Jonathan stood in a sterile hallway, awaiting response to the buzzer and glancing with distaste at an embossed Swiss print of a Cezanne designed to lend luxury to the corridor. The door opened and he turned around.

She was physically competent, even lush; but she was hardly gift wrapped. In her tailored suit of tweed, she seemed wrapped for mailing. Thick blond bangs, cheekbones wide, lips full, bust resisting the constriction of the suit jacket, flat stomach, narrow waist, full hips, long legs, tapered ankles. She wore shoes, but he assumed her toes were adequate as well.

“Miss...?” he raised his eyebrows to force her to fill in the name because he was still unwilling to rely on the pronunciation.

“Felicity Arce,” she said, holding out her hand hospitably. “Do come in.

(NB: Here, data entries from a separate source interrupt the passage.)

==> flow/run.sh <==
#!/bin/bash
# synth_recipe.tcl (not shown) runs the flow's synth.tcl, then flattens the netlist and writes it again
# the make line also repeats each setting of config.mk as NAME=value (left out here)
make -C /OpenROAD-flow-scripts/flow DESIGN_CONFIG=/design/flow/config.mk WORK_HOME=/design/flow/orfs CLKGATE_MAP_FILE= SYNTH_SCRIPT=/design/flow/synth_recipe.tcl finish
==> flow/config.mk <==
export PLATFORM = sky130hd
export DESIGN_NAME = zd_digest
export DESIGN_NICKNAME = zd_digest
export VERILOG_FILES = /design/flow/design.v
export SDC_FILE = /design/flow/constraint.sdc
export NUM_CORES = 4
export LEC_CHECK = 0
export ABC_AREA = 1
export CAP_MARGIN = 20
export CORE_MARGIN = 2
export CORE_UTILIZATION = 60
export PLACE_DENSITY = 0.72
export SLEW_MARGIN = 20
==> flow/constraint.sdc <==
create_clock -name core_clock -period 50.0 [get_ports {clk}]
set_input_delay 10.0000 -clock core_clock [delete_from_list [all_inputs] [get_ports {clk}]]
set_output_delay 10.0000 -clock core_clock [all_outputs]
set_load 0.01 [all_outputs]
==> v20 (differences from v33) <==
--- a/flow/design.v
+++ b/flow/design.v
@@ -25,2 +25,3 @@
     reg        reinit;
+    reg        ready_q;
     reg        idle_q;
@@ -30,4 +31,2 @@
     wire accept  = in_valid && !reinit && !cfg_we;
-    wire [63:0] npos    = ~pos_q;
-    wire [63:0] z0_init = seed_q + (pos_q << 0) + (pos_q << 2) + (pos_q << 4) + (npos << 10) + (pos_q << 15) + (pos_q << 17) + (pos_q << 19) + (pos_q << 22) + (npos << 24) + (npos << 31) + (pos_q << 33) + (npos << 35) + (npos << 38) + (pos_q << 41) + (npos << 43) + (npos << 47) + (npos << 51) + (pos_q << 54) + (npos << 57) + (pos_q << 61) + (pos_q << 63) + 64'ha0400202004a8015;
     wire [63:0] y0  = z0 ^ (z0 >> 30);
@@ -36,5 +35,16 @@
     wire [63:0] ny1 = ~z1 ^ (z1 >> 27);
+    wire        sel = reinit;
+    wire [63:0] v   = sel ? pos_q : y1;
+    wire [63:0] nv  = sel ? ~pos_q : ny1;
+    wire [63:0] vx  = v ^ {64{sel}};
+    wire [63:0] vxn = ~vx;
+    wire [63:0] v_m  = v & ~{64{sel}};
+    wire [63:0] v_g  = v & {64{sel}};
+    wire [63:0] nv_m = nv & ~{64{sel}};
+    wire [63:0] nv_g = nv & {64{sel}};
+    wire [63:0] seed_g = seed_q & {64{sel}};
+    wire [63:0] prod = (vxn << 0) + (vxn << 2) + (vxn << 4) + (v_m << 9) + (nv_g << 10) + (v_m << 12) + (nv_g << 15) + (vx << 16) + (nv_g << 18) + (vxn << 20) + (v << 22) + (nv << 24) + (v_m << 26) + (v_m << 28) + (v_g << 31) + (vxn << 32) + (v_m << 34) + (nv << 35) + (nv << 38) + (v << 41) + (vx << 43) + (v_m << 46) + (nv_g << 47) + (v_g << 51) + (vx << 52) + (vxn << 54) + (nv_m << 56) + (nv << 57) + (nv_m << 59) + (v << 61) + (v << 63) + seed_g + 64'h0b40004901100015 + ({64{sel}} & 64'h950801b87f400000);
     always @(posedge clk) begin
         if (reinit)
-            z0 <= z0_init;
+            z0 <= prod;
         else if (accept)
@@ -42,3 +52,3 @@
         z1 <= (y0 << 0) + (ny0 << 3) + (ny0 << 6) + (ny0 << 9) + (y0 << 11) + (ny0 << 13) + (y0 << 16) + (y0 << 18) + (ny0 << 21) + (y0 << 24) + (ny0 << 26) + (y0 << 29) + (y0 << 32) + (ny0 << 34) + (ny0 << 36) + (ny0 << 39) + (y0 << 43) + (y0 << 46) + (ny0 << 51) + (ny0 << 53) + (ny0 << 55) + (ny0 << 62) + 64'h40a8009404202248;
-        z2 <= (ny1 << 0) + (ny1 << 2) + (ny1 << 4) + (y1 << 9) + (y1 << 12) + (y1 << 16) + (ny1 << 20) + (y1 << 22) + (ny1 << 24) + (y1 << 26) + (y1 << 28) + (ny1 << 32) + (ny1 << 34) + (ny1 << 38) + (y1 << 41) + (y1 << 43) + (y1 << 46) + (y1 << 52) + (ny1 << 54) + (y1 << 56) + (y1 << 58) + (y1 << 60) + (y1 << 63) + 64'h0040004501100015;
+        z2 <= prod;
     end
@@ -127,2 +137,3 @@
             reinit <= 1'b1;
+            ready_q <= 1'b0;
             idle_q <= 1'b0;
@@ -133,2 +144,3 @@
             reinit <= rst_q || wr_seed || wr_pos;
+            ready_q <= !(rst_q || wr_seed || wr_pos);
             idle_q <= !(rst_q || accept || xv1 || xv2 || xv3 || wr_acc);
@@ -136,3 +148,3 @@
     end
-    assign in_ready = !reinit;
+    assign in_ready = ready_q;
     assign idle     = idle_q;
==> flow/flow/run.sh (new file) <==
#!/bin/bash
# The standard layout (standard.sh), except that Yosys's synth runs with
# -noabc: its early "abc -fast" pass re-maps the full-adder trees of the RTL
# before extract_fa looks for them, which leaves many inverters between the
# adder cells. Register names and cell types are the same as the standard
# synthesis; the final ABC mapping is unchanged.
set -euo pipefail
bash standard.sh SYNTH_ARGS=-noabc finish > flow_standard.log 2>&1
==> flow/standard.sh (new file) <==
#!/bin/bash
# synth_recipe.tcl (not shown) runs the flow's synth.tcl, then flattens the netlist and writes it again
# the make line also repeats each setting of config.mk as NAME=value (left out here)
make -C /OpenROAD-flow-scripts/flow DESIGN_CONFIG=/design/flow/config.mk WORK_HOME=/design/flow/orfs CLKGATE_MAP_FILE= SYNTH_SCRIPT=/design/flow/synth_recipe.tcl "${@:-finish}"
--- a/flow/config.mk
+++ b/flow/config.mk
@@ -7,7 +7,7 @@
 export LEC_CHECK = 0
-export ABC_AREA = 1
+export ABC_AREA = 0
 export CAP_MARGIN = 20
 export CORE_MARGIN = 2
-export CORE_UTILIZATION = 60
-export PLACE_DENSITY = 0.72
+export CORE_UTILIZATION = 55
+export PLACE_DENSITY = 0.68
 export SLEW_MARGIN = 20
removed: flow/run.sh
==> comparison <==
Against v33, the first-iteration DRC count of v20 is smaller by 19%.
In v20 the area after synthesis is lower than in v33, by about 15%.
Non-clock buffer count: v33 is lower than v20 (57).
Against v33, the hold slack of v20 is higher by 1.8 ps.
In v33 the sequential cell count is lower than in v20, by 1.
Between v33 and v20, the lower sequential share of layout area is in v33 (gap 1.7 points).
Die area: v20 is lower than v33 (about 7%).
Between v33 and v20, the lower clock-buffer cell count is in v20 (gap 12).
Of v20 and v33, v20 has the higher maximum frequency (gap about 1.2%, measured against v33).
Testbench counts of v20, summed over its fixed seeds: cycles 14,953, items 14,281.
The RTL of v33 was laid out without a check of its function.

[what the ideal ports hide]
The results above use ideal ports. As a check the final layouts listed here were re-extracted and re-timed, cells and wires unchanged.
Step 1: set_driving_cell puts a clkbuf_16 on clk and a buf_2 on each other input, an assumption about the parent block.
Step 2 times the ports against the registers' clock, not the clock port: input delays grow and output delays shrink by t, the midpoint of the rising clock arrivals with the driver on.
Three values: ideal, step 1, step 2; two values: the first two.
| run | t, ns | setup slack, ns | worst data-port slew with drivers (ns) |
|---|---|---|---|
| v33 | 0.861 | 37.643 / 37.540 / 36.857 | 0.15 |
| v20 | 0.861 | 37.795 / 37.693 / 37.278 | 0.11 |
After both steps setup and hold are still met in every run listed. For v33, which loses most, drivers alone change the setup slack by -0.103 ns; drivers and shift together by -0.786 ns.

I've looked forward to meeting you, Hemlock. You're well thought of in the trade, you know.”

She stepped aside and he entered. The apartment was consonant with the building: expensive anticlass. When they shook hands, he noticed that her forearm glistened with an abundance of soft golden hair. He knew that to be a good sign.

“Sherry?” she offered.

“Not at this time of night.”

“Whiskey?”

“Please.”

“Scotch or bourbon.”

“Do you have Laphroaig?”

“I'm afraid not.”

“Then it doesn't matter.”

“Why don't you sit down while I pour it.” She walked away to a built-in bar of antiqued white under which lurked a suspicion of pine. Her movements were strong, but sufficiently liquid about the waist. He sat at one end of a sectional divan and turned toward the other, so that it would be downright impolite of her to sit anywhere else. “You know,” he commented, “this apartment is monumentally ugly. But my guess is that you are going to be very good.”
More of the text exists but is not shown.